Transcribe the listing below in its entirety.
== Segment start ==
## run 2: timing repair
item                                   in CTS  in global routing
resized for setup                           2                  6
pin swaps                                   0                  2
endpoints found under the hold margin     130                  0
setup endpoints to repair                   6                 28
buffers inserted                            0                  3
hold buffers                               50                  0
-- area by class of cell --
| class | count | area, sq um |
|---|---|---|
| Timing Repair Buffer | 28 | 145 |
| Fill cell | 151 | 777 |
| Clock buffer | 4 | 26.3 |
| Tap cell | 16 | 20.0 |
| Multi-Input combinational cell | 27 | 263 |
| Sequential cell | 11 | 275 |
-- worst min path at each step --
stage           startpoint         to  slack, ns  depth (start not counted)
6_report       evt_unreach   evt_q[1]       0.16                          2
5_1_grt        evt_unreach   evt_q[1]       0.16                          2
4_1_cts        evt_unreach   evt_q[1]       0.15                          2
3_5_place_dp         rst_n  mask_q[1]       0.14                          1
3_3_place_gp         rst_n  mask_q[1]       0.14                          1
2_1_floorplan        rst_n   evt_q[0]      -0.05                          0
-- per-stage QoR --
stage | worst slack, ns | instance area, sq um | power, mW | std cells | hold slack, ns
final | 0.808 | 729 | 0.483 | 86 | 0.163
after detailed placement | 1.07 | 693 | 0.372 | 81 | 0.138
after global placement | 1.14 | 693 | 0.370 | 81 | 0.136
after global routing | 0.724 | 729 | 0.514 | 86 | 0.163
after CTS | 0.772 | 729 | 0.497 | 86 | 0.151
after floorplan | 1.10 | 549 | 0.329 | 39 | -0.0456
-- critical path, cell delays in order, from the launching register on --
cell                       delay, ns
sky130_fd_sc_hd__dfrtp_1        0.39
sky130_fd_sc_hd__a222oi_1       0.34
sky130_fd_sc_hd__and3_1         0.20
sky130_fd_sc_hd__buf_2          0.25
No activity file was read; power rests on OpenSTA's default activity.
== Segment end ==
▸ **Result of the exercise**:
## run 2: timing repair
item                                   in CTS  in global routing
resized for setup                           2                  6
pin swaps                                   0                  2
endpoints found under the hold margin     130                  0
setup endpoints to repair                   6                 28
buffers inserted                            0                  3
hold buffers                               50                  0
-- area by class of cell --
| class | count | area, sq um |
|---|---|---|
| Timing Repair Buffer | 28 | 145 |
| Fill cell | 151 | 777 |
| Clock buffer | 4 | 26.3 |
| Tap cell | 16 | 20.0 |
| Multi-Input combinational cell | 27 | 263 |
| Sequential cell | 11 | 275 |
-- worst min path at each step --
stage           startpoint         to  slack, ns  depth (start not counted)
6_report       evt_unreach   evt_q[1]       0.16                          2
5_1_grt        evt_unreach   evt_q[1]       0.16                          2
4_1_cts        evt_unreach   evt_q[1]       0.15                          2
3_5_place_dp         rst_n  mask_q[1]       0.14                          1
3_3_place_gp         rst_n  mask_q[1]       0.14                          1
2_1_floorplan        rst_n   evt_q[0]      -0.05                          0
-- per-stage QoR --
stage | worst slack, ns | instance area, sq um | power, mW | std cells | hold slack, ns
final | 0.808 | 729 | 0.483 | 86 | 0.163
after detailed placement | 1.07 | 693 | 0.372 | 81 | 0.138
after global placement | 1.14 | 693 | 0.370 | 81 | 0.136
after global routing | 0.724 | 729 | 0.514 | 86 | 0.163
after CTS | 0.772 | 729 | 0.497 | 86 | 0.151
after floorplan | 1.10 | 549 | 0.329 | 39 | -0.0456
-- critical path, cell delays in order, from the launching register on --
cell                       delay, ns
sky130_fd_sc_hd__dfrtp_1        0.39
sky130_fd_sc_hd__a222oi_1       0.34
sky130_fd_sc_hd__and3_1         0.20
sky130_fd_sc_hd__buf_2          0.25
No activity file was read; power rests on OpenSTA's default activity.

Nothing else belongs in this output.